Everything in the listing below from the line containing "export PLATFORM = sky130hd" through the line containing "export VERILOG_FILES = /design/src/rtl/column_cursor_ctrl_pkg.sv" must be repeated exactly; the remaining lines are not wanted.
Material for this exercise START
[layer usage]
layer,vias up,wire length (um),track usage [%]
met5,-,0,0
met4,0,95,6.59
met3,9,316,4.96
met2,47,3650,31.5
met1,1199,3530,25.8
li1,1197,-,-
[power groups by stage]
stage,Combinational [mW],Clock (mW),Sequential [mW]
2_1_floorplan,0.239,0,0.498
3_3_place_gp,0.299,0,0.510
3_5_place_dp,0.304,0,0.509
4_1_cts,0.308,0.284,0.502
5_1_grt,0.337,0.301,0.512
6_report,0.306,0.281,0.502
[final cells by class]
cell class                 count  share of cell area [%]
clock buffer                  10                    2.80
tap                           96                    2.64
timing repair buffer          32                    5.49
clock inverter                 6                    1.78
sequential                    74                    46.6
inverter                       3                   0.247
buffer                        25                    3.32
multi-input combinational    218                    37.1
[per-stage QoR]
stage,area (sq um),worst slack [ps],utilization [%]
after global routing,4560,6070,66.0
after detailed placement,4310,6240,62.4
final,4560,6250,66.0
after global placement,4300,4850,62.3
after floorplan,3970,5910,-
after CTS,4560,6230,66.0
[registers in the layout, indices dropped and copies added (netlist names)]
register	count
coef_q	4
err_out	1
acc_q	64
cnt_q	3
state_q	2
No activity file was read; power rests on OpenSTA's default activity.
[config.mk]
export PLATFORM = sky130hd
export DESIGN_NAME = column_cursor_ctrl_flat
export DESIGN_NICKNAME = d
export VERILOG_FILES = /design/src/rtl/column_cursor_ctrl_pkg.sv /design/src/rtl/column_cursor_ctrl_if.sv /design/src/rtl/column_cursor_ctrl_rising_edge_detect.sv /design/src/rtl/column_cursor_ctrl.sv /design/src/flat_wrapper.sv
export SDC_FILE = /design/constraint.sdc
export NUM_CORES = 1
export LEC_CHECK = 0
export CAP_MARGIN = 10
export CORE_UTILIZATION = 50
export DETAILED_ROUTE_END_ITERATION = 6
export GPL_TIMING_DRIVEN = 0
export PLACE_DENSITY_LB_ADDON = 0.05
export SLEW_MARGIN = 20
export SYNTH_ARGS = -nofsm -noshare
export SYNTH_HDL_FRONTEND = slang
export SYNTH_SLANG_ARGS = --single-unit
[constraint.sdc]
create_clock -name clk -period 2.5 [get_ports clk]
set_input_delay 0.5 -clock clk [delete_from_list [all_inputs] [get_ports clk]]
set_output_delay 0.5 -clock clk [all_outputs]
set_load 0.005 [all_outputs]
[src/rtl/column_cursor_ctrl_pkg.sv]
// Shared Connect4 cursor constants, FSM encodings and column wrap helpers.
package column_cursor_ctrl_pkg;

    localparam int unsigned NUM_COLS = 7;
    localparam int unsigned COL_W    = 3;

    localparam logic [COL_W-1:0] CENTER_COL = COL_W'(NUM_COLS / 2);
    localparam logic [COL_W-1:0] LAST_COL   = COL_W'(NUM_COLS - 1);

    localparam logic [1:0] ST_IDLE      = 2'd0;
    localparam logic [1:0] ST_HOLD      = 2'd1;
    localparam logic [1:0] ST_REPEAT    = 2'd2;
    localparam logic [1:0] ST_DROP_WAIT = 2'd3;

    // Next column to the right, wrapping past the last column to 0.
    function automatic logic [COL_W-1:0] col_inc(input logic [COL_W-1:0] col);
        return (col == LAST_COL) ? '0 : col + COL_W'(1);
    endfunction

    // Next column to the left, wrapping below 0 to the last column.
    function automatic logic [COL_W-1:0] col_dec(input logic [COL_W-1:0] col);
        return (col == '0) ? LAST_COL : col - COL_W'(1);
    endfunction

endpackage

[src/rtl/column_cursor_ctrl_if.sv]
// Drop request handshake between the cursor controller and the board stage.
interface column_cursor_ctrl_if;
    import column_cursor_ctrl_pkg::*;

    logic             drop_valid;
    logic [COL_W-1:0] drop_col;
    logic             drop_ready;
    logic             drop_reject;

    modport master (
        output drop_valid,
        output drop_col,
        output drop_reject,
        input  drop_ready
    );

    modport slave (
        input  drop_valid,
        input  drop_col,
        input  drop_reject,
        output drop_ready
    );

endinterface

[src/rtl/column_cursor_ctrl_rising_edge_detect.sv]
// Single-cycle pulse on the 0->1 transition of a debounced level.
module column_cursor_ctrl_rising_edge_detect (
    input  logic clk,
    input  logic rst_n,
    input  logic level,
    output logic pulse_c
);

    logic prev_q;

    // Level history, updated every cycle regardless of controller state.
    always_ff @(posedge clk or negedge rst_n) begin
        if (!rst_n) begin
            prev_q <= 1'b0;
        end else begin
            prev_q <= level;
        end
    end

    assign pulse_c = level & ~prev_q;

endmodule

[src/rtl/column_cursor_ctrl.sv]
// Cursor column control with wrap, hold auto-repeat and drop request handshake.
module column_cursor_ctrl
    import column_cursor_ctrl_pkg::*;
#(
    parameter int unsigned HOLD_DELAY    = 25_000_000,
    parameter int unsigned REPEAT_PERIOD = 10_000_000,
    parameter int unsigned CNT_W         = 25
) (
    input  logic                clk,
    input  logic                rst_n,
    input  logic                btn_left,
    input  logic                btn_right,
    input  logic                btn_drop,
    input  logic                enable,
    input  logic [NUM_COLS-1:0] column_full,
    output logic [COL_W-1:0]    cursor_col,
    column_cursor_ctrl_if.master drop_if
);

    localparam logic [CNT_W-1:0] HOLD_LAST   = CNT_W'(HOLD_DELAY - 1);
    localparam logic [CNT_W-1:0] REPEAT_LAST = CNT_W'(REPEAT_PERIOD - 1);

    logic rise_left, rise_right, rise_drop;

    logic [1:0]       state_q, state_nxt;
    logic [CNT_W-1:0] cnt_q, cnt_nxt;
    logic [COL_W-1:0] cursor_q, cursor_nxt;
    logic             held_left_q, held_left_nxt;
    logic             drop_valid_q, drop_valid_nxt;
    logic [COL_W-1:0] drop_col_q, drop_col_nxt;
    logic             drop_reject_q, drop_reject_nxt;

    logic move_left, move_right;
    logic held_lvl, opp_lvl;

    column_cursor_ctrl_rising_edge_detect u_edge_left (
        .clk(clk), .rst_n(rst_n), .level(btn_left), .pulse_c(rise_left)
    );
    column_cursor_ctrl_rising_edge_detect u_edge_right (
        .clk(clk), .rst_n(rst_n), .level(btn_right), .pulse_c(rise_right)
    );
    column_cursor_ctrl_rising_edge_detect u_edge_drop (
        .clk(clk), .rst_n(rst_n), .level(btn_drop), .pulse_c(rise_drop)
    );

    // State, counter, cursor and handshake registers.
    always_ff @(posedge clk or negedge rst_n) begin
        if (!rst_n) begin
            state_q       <= ST_IDLE;
            cnt_q         <= '0;
            cursor_q      <= CENTER_COL;
            held_left_q   <= 1'b0;
            drop_valid_q  <= 1'b0;
            drop_col_q    <= '0;
            drop_reject_q <= 1'b0;
        end else begin
            state_q       <= state_nxt;
            cnt_q         <= cnt_nxt;
            cursor_q      <= cursor_nxt;
            held_left_q   <= held_left_nxt;
            drop_valid_q  <= drop_valid_nxt;
            drop_col_q    <= drop_col_nxt;
            drop_reject_q <= drop_reject_nxt;
        end
    end

    // Next-state: drop events take priority over moves; DROP_WAIT ignores buttons.
    always_comb begin
        state_nxt       = state_q;
        cnt_nxt         = cnt_q;
        cursor_nxt      = cursor_q;
        held_left_nxt   = held_left_q;
        drop_valid_nxt  = drop_valid_q;
        drop_col_nxt    = drop_col_q;
        drop_reject_nxt = 1'b0;
        move_left       = 1'b0;
        move_right      = 1'b0;
        held_lvl        = held_left_q ? btn_left  : btn_right;
        opp_lvl         = held_left_q ? btn_right : btn_left;

        if (state_q == ST_DROP_WAIT) begin
            if (drop_if.drop_ready) begin
                drop_valid_nxt = 1'b0;
                state_nxt      = ST_IDLE;
            end
        end else if (rise_drop && enable) begin
            cnt_nxt = '0;
            if (!column_full[cursor_q]) begin
                drop_valid_nxt = 1'b1;
                drop_col_nxt   = cursor_q;
                state_nxt      = ST_DROP_WAIT;
            end else begin
                drop_reject_nxt = 1'b1;
                state_nxt       = ST_IDLE;
            end
        end else if (state_q == ST_IDLE) begin
            if (enable && (rise_left ^ rise_right)) begin
                move_left     = rise_left;
                move_right    = rise_right;
                held_left_nxt = rise_left;
                cnt_nxt       = '0;
                state_nxt     = ST_HOLD;
            end
        end else begin
            if (!held_lvl || opp_lvl || !enable) begin
                cnt_nxt   = '0;
                state_nxt = ST_IDLE;
            end else if (cnt_q == ((state_q == ST_HOLD) ? HOLD_LAST : REPEAT_LAST)) begin
                move_left  = held_left_q;
                move_right = ~held_left_q;
                cnt_nxt    = '0;
                state_nxt  = ST_REPEAT;
            end else begin
                cnt_nxt = cnt_q + CNT_W'(1);
            end
        end

        if (move_left) begin
            cursor_nxt = col_dec(cursor_q);
        end else if (move_right) begin
            cursor_nxt = col_inc(cursor_q);
        end
    end

    assign cursor_col          = cursor_q;
    assign drop_if.drop_valid  = drop_valid_q;
    assign drop_if.drop_col    = drop_col_q;
    assign drop_if.drop_reject = drop_reject_q;

endmodule

[src/flat_wrapper.sv]
// flat-port wrapper written by rule: the top's interface ports become plain ports
module column_cursor_ctrl_flat import column_cursor_ctrl_pkg::*;
#(
    parameter int unsigned HOLD_DELAY    = 25_000_000,
    parameter int unsigned REPEAT_PERIOD = 10_000_000,
    parameter int unsigned CNT_W         = 25
)
  (clk, rst_n, btn_left, btn_right, btn_drop, enable, column_full, cursor_col, drop_if_drop_valid, drop_if_drop_col, drop_if_drop_reject, drop_if_drop_ready);
  column_cursor_ctrl_if drop_if_i ();
  input  logic clk;
  input  logic rst_n;
  input  logic btn_left;
  input  logic btn_right;
  input  logic btn_drop;
  input  logic enable;
  input  logic [NUM_COLS-1:0] column_full;
  output logic [COL_W-1:0] cursor_col;
  output wire logic [$bits(drop_if_i.drop_valid)-1:0] drop_if_drop_valid;
  output wire logic [$bits(drop_if_i.drop_col)-1:0] drop_if_drop_col;
  output wire logic [$bits(drop_if_i.drop_reject)-1:0] drop_if_drop_reject;
  input wire logic [$bits(drop_if_i.drop_ready)-1:0] drop_if_drop_ready;
  assign drop_if_drop_valid = drop_if_i.drop_valid;
  assign drop_if_drop_col = drop_if_i.drop_col;
  assign drop_if_drop_reject = drop_if_i.drop_reject;
  assign drop_if_i.drop_ready = drop_if_drop_ready;
  column_cursor_ctrl #(.HOLD_DELAY(HOLD_DELAY), .REPEAT_PERIOD(REPEAT_PERIOD), .CNT_W(CNT_W)) u_core (.clk(clk), .rst_n(rst_n), .btn_left(btn_left), .btn_right(btn_right), .btn_drop(btn_drop), .enable(enable), .column_full(column_full), .cursor_col(cursor_col), .drop_if(drop_if_i));
endmodule
==> impl_metrics.yaml <==
power:
  combPwrFrac_pct: 41.5
  switchingPower_w: 0.0007616
  p_per_area_nw_per_um2: 762.2
  leakagePower_nw: 1.137
  vdd_drop_max_uv: 425.6
  pwr-share-seq_pct: 38.6
  power_w: 0.002100
  cellInternalPower_w: 0.001338
  clockPowerShare_pct: 19.9
  swShare_pct: 36.27
placed_design:
  dp_slack_ps: -419.0
  hpwl_mm: 3.374
  dp.cells: 322
  globalplace.congestion: 0.7732
  io_buffers: 21
global_routing:
  grt_use_met2_pct: 33.12
  grt_start_max_net_pins: 26
  grt_pass1_wl_mm: 8.197
  gr-total-overflow: 0
  grt_util_met3_pct: 5.087
  top_usage_layer: "met2"
  grt_use_total_pct: 21.44
  gr-usage-met1_pct: 29.67
  grt_pass1_vias: 1761
  antenna_found_initial: 0
yosys:
  ys_warn_count: 0
  synth_seq_cells: 39
  synthAdderAreaFrac_pct: 3.293
  synthTopCellsByArea: "dfrtp_1 41%, xor2_1 5.8%, nand2_1 5.6%"
  synthCells: 248
  synth-edff-count: 0
  synthMuxAreaShare_pct: 3.238
  synth_compound_area_share_pct: 13.17
  ys_seq_area_share_pct: 42.92
  syn_area_sq_um: 2280
  yosys.area.top_type: "dfrtp_1"
  synthXorXnorAreaFrac_pct: 6.915
  ys_types: 51
  synth-simple-area-share_pct: 26.67
  avgSynthCellArea_sq_um: 9.192
  synth_top_family_by_area: "simple AND/OR/NAND/NOR gates"
  synth_top_cell_area_share_pct: 40.61
  synthArstFlopShare_pct: 100.0
  syn_nets: 268
  synth_ff_type: "dfrtp_1"
layout:
  mostFrequentLayoutCell: "dfrtp_1"
  post-route-util_pct: 63.28
  n_antenna_cell: 0
  final_cell_mix: "37 x dfrtp_1, 34 x nand2_1, 27 x nor2_1"
  n_fill_cell: 388
  area.growth.synth_to_final_pct: 20.86
  fin_cells: 335
  drive_above_1_share_pct: 11.66
  final_nets: 302
worst_setup_path:
  start_kind: "input port"
  cp.required_ps: 2730
  reg2reg_to: "u_core.cnt_q[10]"
  reg2reg_from: "u_core.cnt_q[21]"
  slowest_stage: "clkdlybuf4s50_1"
  critPathMaxStageDelay_ps: 500
  r2r_slack_ps: 210
  path_cells: "clkdlybuf4s50_1, nor2b_2, xnor2_2, a2111oi_4, or2_1, and2b_1, buf_6, buf_4, nor2_1"
  path_max_fanout: 10
  endpoint_kind: "register"
  cp-startpoint: "btn_right"
  crit_type: "in2reg"
  worst-r2r-cell-count: 8
  worstPathArrival_ps: 2550
clock_network:
  clk_latency_ps: 290
  clockBufferDepth: 2
  clk_pin_slew_worst_paths_ps: 80
  cts-root-buf: "clkbuf_8"
  cts.sinks: 39
  holdBufCountCts: 0
  numCtsBuffers: 5
  cts_max_level: 2
  cts_tree: "done"
sta:
  tightest_slew_ps: 447.2
  post-route-min-period_ps: 2323
  finalClockSkew_ps: 3.874
  setup_violations: 0
  rsz0062_at_grt: "false"
  slew_headroom_pct: 70.05
  hold_slack_ps: 107.3
  setup_slack_ps: 177.2
  hold_viol: 0
  fmax_mhz: 430.5
  final_max_slew_viol_count: 0
  period_share_pct: 92.91
drt:
  wirelength_mm: 4.695
  num_vias: 1818
  first_iter_violations: 66
  dr.pass1.iters: 4
  via_per_inst: 5.427
  drtAntennaViolNets: 0
  wl_per_cell_um: 14.01
  drc_errors: 0
flow_run:
  drv_cap: 0
floorplanning:
  start_util_pct: 52.36
  top_level_ports: 22
  dieArea_sq_um: 4834
  core_region_area_sq_um: 4354
  rows: 24
  die_h_um: 69.53
  die_x_um: 69.53
hold_path:
  worstHoldPathType: "in2async"
outcome:
  outcome: "complete, no violations"
## synth_stat cells, drive strengths merged, types with 3 or more instances
cell type and number:
dfrtp 37, nand2 34, nor2 28, o21ai 20, xor2 15, nand3 14
nand2b 10, inv 8, ha 6, a21oi 5, and3 5, nor3 5
o31ai 5, buf 4, clkbuf 4, mux2i 4, nor4 4, nand4 3
nor2b 3, nor4b 3, xnor2 3
## cells by family after synthesis
group | count (synthesis)
simple gates | 120
compound gates | 43
flops | 39
xor+xnor | 18
buf+inv | 16
mux | 6
fa+ha+maj | 6
## power groups by stage
stage | Combinational (W) | Clock (W) | Sequential [W]
2_1_floorplan | 0.000554 | 0 | 0.000810
3_3_place_gp | 0.000822 | 0 | 0.000821
3_5_place_dp | 0.000836 | 0 | 0.000822
4_1_cts | 0.000874 | 0.000427 | 0.000813
5_1_grt | 0.000981 | 0.000449 | 0.000827
6_report | 0.000871 | 0.000418 | 0.000811
## timing repair
item,4_1_cts,5_1_grt
gates cloned,0,0
setup buffers,3,2
pin swaps,2,2
endpoints found under the setup margin,21,25
endpoints found under the hold margin,0,0
gates resized for setup,3,9
## registers in the layout, summed over array words and instances (netlist names)
| signal | cells |
|---|---|
| u_core.cnt_q | 25 |
| u_core.held_left_q | 1 |
| u_core.drop_if.drop_reject | 1 |
| u_core.cursor_col | 3 |
| u_core.drop_if.drop_col | 3 |
| u_core.u_edge_right.prev_q | 1 |
| u_core.u_edge_left.prev_q | 1 |
| u_core.state_q | 2 |
| u_core.drop_if.drop_valid | 1 |
| u_core.u_edge_drop.prev_q | 1 |
## final cells by class
cell class / instances / area, sq um / share of cell area (%)
multi-input cells: 193 / 1280 / 46.46
flip-flops and latches: 39 / 978.4 / 35.51
repair buffers: 27 / 262.8 / 9.537
clock buffers: 7 / 76.32 / 2.770
well taps: 52 / 65.06 / 2.361
plain buffers: 8 / 57.56 / 2.089
inverters: 8 / 30.03 / 1.090
clock inverters: 1 / 5.005 / 0.1817
## worst max-delay path: cells and delay by family
kind | cells | cell delay [ps]
AND/OR/NAND/NOR | 4 | 800
XOR/XNOR | 1 | 110
buffers and inverters | 3 | 820
AO/OA/AOI/OAI | 1 | 320
## metal layers
layer,part of all wire (%),wire length [um],vias up
met5,0,0,-
met4,1.4,68,0
met3,3.7,173,6
met2,46,2142,27
met1,49,2311,861
li1,-,-,924
## metrics by stage
step	setup TNS, ps	instance area [sq um]
floorplan	0	2280
global placement	-12730	2555
detailed placement	-9783	2570
CTS	0	2704
global route	0	2755
finish	0	2755
## worst max-delay path by stage
stage	endpoint	depth (start not counted)	slack, ps
floorplan	u_core.state_q[0]	8	260
global placement	u_core.cnt_q[18]	9	-420
detailed placement	u_core.cnt_q[13]	9	-420
CTS	u_core.cnt_q[11]	9	10
global route	u_core.cnt_q[16]	9	3
finish	u_core.cnt_q[10]	9	180
Power figures use the tool's default switching activity.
Material for this exercise END
Your response:
export PLATFORM = sky130hd
export DESIGN_NAME = column_cursor_ctrl_flat
export DESIGN_NICKNAME = d
export VERILOG_FILES = /design/src/rtl/column_cursor_ctrl_pkg.sv /design/src/rtl/column_cursor_ctrl_if.sv /design/src/rtl/column_cursor_ctrl_rising_edge_detect.sv /design/src/rtl/column_cursor_ctrl.sv /design/src/flat_wrapper.sv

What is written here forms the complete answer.